WORK ORDER:
Your result should be every line of the records below that contains the word "runs".

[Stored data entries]
::::::
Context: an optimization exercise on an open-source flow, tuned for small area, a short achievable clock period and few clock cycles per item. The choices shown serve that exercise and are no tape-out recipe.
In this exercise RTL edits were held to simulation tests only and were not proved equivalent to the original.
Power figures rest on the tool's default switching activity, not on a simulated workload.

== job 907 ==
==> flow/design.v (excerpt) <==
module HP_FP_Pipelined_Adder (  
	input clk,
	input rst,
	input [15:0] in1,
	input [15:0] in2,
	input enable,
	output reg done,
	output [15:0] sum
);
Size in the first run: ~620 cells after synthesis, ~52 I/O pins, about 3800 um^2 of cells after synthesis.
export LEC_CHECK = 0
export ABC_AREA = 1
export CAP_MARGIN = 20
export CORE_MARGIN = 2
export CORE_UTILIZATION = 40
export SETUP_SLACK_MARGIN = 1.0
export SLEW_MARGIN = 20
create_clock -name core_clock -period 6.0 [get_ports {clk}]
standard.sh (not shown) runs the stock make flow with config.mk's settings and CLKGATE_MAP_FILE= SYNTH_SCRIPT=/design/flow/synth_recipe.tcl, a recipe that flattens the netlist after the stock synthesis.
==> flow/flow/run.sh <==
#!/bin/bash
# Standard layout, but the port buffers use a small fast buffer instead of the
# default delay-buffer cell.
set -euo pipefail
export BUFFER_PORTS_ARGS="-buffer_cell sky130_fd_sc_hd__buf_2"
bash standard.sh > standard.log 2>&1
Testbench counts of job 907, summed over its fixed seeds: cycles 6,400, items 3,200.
::::::
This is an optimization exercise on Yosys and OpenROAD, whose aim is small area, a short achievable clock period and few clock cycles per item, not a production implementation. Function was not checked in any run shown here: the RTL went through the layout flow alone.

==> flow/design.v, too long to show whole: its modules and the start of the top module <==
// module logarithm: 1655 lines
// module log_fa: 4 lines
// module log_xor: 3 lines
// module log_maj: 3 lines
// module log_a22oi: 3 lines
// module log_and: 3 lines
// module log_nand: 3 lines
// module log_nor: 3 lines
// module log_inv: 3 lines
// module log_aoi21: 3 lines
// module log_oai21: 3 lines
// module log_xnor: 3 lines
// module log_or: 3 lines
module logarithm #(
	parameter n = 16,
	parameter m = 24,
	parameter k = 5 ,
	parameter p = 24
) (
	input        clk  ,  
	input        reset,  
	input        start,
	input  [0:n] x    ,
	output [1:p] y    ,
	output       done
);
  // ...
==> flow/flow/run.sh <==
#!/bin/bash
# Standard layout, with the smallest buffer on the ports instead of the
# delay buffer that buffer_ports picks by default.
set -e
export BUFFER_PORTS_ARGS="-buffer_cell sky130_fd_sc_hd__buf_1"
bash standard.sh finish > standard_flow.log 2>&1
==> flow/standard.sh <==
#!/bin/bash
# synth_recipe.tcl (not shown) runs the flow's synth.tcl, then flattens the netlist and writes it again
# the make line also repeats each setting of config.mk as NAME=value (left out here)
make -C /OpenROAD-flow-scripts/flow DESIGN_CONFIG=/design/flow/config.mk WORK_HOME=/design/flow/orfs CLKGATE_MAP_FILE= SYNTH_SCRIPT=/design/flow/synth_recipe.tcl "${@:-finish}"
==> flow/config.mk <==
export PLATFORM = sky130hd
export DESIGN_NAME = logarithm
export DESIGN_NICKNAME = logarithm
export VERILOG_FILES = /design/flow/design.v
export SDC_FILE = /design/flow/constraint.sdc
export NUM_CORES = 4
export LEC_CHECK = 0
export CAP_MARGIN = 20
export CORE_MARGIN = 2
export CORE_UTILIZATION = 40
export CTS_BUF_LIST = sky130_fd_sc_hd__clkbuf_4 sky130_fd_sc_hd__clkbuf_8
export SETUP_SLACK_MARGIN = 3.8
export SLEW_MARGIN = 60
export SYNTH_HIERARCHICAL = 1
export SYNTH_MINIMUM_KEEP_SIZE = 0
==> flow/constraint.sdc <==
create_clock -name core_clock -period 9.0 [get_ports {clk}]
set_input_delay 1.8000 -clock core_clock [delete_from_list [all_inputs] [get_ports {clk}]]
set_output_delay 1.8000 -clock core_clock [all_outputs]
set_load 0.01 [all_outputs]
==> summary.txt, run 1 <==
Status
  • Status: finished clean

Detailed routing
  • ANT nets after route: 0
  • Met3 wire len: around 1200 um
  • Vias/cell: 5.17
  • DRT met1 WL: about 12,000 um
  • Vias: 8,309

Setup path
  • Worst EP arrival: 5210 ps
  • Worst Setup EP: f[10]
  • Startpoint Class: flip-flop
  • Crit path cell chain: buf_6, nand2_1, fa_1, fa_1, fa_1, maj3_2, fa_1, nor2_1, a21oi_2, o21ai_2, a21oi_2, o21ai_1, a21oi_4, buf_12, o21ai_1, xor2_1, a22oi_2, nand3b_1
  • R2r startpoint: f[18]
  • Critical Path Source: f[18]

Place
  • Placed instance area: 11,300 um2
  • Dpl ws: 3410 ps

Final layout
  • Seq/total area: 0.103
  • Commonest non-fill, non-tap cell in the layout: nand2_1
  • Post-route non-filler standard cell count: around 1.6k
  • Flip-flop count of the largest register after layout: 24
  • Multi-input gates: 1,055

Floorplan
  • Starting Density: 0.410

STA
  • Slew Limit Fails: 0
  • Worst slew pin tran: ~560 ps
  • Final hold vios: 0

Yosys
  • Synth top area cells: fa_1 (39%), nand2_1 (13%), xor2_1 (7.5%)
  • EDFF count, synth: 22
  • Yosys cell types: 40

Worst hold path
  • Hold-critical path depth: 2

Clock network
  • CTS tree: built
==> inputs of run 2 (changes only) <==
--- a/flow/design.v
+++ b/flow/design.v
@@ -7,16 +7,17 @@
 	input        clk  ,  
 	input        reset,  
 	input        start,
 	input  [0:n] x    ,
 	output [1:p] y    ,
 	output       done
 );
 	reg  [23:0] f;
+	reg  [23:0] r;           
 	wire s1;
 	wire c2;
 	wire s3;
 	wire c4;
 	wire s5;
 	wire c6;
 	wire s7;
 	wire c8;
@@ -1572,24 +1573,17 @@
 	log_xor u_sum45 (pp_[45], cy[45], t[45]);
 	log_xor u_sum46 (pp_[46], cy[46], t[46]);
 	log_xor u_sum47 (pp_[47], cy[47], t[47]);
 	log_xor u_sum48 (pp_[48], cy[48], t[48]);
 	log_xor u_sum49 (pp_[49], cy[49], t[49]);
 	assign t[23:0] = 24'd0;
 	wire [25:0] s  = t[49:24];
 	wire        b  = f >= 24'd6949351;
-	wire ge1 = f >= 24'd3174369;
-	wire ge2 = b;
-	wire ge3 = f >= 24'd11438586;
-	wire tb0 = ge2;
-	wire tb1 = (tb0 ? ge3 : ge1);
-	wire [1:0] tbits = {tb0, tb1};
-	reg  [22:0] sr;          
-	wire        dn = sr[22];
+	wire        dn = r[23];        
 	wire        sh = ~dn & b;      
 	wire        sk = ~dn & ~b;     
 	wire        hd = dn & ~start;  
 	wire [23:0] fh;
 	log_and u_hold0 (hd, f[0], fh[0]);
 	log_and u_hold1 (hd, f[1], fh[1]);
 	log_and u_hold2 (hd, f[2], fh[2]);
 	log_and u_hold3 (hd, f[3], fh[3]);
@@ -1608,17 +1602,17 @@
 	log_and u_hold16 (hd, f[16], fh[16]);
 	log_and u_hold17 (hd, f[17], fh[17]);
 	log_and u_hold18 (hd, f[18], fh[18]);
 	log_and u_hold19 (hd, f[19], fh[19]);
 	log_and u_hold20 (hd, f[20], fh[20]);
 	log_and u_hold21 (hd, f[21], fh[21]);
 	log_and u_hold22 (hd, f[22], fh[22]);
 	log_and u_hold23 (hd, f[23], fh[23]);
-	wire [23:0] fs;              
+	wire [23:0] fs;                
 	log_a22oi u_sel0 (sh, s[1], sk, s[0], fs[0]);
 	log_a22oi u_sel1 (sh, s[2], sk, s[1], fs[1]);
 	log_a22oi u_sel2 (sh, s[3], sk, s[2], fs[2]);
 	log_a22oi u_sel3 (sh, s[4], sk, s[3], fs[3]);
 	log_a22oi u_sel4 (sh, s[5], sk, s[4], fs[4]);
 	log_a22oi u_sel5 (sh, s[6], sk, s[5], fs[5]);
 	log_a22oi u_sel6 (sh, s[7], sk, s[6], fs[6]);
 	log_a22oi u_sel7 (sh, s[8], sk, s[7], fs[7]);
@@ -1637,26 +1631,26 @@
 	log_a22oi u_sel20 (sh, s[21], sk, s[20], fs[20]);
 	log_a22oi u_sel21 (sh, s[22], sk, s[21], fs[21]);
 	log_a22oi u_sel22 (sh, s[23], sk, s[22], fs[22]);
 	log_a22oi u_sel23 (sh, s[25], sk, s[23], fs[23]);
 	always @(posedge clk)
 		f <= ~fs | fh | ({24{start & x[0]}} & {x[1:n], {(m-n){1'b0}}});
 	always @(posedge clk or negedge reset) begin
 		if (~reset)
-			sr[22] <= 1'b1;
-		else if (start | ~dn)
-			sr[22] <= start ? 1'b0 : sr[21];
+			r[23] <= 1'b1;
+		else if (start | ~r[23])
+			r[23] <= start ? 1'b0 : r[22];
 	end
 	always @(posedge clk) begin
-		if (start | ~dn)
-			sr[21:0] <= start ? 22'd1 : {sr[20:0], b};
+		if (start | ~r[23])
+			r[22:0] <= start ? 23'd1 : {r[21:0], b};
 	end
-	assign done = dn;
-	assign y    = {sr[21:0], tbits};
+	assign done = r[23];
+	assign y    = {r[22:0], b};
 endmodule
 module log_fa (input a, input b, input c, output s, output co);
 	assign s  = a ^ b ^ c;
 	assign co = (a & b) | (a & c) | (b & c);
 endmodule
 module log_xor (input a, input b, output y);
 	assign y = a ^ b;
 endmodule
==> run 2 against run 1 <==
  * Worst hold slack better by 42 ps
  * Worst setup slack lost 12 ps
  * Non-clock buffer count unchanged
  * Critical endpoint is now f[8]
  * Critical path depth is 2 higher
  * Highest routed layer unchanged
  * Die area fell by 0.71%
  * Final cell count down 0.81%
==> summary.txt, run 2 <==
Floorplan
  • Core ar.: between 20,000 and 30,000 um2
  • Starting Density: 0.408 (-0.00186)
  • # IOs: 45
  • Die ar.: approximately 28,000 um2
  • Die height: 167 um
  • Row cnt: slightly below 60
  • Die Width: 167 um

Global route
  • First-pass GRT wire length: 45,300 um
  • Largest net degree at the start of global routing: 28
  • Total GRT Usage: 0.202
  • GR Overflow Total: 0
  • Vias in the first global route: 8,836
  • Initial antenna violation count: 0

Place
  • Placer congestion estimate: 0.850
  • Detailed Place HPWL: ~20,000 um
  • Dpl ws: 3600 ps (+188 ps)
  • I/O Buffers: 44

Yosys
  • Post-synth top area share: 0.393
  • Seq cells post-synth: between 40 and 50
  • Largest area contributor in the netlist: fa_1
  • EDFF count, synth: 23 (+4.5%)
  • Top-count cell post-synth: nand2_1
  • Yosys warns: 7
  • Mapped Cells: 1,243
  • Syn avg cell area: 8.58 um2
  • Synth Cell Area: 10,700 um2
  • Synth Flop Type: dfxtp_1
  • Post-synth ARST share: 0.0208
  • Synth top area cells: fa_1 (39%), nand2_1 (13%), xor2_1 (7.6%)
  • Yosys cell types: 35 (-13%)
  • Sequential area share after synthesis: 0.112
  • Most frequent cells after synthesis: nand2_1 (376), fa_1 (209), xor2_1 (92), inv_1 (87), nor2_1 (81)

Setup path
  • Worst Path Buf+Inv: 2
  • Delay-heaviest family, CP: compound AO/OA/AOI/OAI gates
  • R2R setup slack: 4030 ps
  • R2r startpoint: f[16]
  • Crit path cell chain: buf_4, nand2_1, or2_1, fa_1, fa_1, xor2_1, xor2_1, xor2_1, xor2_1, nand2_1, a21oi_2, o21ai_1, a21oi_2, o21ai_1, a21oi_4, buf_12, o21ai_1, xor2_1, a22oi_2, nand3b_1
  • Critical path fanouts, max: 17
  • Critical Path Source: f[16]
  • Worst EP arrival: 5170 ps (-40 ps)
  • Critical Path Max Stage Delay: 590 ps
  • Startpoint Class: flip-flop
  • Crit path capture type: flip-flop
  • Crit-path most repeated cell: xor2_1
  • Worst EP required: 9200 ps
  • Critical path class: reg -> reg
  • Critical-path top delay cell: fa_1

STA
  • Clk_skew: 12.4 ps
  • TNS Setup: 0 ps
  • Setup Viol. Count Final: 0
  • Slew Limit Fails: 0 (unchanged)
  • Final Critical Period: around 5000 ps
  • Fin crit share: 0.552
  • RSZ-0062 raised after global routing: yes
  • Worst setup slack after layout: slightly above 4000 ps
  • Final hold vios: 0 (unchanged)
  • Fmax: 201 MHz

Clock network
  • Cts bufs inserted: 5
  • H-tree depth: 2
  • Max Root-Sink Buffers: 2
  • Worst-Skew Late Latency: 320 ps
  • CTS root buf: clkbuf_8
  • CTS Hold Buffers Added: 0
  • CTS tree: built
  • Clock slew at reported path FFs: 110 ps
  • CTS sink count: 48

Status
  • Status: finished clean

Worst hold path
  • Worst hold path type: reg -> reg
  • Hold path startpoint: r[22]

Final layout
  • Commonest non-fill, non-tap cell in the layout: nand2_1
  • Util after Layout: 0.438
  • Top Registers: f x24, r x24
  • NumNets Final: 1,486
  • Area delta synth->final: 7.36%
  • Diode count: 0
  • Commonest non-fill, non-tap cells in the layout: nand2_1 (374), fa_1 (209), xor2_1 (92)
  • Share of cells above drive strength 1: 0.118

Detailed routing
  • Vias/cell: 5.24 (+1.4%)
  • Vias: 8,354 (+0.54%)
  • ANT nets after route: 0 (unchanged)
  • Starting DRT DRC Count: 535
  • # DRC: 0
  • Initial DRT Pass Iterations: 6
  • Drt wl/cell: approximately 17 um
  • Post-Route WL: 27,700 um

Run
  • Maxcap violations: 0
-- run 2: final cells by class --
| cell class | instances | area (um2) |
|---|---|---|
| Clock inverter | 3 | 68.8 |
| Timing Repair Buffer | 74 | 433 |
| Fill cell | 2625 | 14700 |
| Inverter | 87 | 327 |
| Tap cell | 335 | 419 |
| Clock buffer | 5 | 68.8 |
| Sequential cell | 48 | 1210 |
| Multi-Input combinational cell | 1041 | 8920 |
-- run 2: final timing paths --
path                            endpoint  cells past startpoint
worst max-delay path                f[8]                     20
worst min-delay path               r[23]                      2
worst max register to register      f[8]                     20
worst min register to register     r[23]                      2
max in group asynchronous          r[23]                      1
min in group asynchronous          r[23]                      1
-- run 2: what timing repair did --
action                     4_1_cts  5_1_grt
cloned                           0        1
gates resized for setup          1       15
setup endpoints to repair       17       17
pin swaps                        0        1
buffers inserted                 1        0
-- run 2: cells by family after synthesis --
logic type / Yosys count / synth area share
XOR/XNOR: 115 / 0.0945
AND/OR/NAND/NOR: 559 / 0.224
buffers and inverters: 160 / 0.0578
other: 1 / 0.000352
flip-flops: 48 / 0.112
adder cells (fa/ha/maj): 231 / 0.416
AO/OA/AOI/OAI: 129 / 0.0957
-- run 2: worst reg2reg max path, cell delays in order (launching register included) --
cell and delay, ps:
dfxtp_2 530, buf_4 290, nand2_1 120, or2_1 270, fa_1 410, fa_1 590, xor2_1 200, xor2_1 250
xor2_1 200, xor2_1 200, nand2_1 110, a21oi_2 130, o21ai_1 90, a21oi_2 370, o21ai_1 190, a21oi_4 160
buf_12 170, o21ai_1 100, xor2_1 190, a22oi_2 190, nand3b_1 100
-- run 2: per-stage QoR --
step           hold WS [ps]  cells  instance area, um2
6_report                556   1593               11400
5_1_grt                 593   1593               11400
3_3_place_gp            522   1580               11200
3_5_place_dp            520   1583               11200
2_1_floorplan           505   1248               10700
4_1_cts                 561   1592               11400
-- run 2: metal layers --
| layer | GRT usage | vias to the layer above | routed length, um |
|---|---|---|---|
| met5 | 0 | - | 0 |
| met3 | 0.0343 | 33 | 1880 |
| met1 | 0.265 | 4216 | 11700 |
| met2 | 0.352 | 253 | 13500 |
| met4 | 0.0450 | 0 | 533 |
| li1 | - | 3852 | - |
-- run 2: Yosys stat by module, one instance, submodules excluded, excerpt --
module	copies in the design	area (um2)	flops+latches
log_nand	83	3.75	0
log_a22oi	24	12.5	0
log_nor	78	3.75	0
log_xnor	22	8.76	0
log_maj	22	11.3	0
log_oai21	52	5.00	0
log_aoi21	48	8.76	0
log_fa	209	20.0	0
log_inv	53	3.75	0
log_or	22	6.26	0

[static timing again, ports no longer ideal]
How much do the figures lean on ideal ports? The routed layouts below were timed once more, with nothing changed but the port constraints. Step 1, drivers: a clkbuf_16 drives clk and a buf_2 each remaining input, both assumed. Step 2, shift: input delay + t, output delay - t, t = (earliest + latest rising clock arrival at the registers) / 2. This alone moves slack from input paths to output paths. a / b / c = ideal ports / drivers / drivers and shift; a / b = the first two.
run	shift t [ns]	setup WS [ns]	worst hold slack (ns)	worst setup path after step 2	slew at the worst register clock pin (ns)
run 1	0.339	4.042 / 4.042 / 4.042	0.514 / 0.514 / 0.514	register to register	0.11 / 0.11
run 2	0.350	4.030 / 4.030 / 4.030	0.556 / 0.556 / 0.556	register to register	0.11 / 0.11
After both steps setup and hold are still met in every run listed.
::::::
ANSWER AREA:
standard.sh (not shown) runs the stock make flow with config.mk's settings and CLKGATE_MAP_FILE= SYNTH_SCRIPT=/design/flow/synth_recipe.tcl, a recipe that flattens the netlist after the stock synthesis.
# synth_recipe.tcl (not shown) runs the flow's synth.tcl, then flattens the netlist and writes it again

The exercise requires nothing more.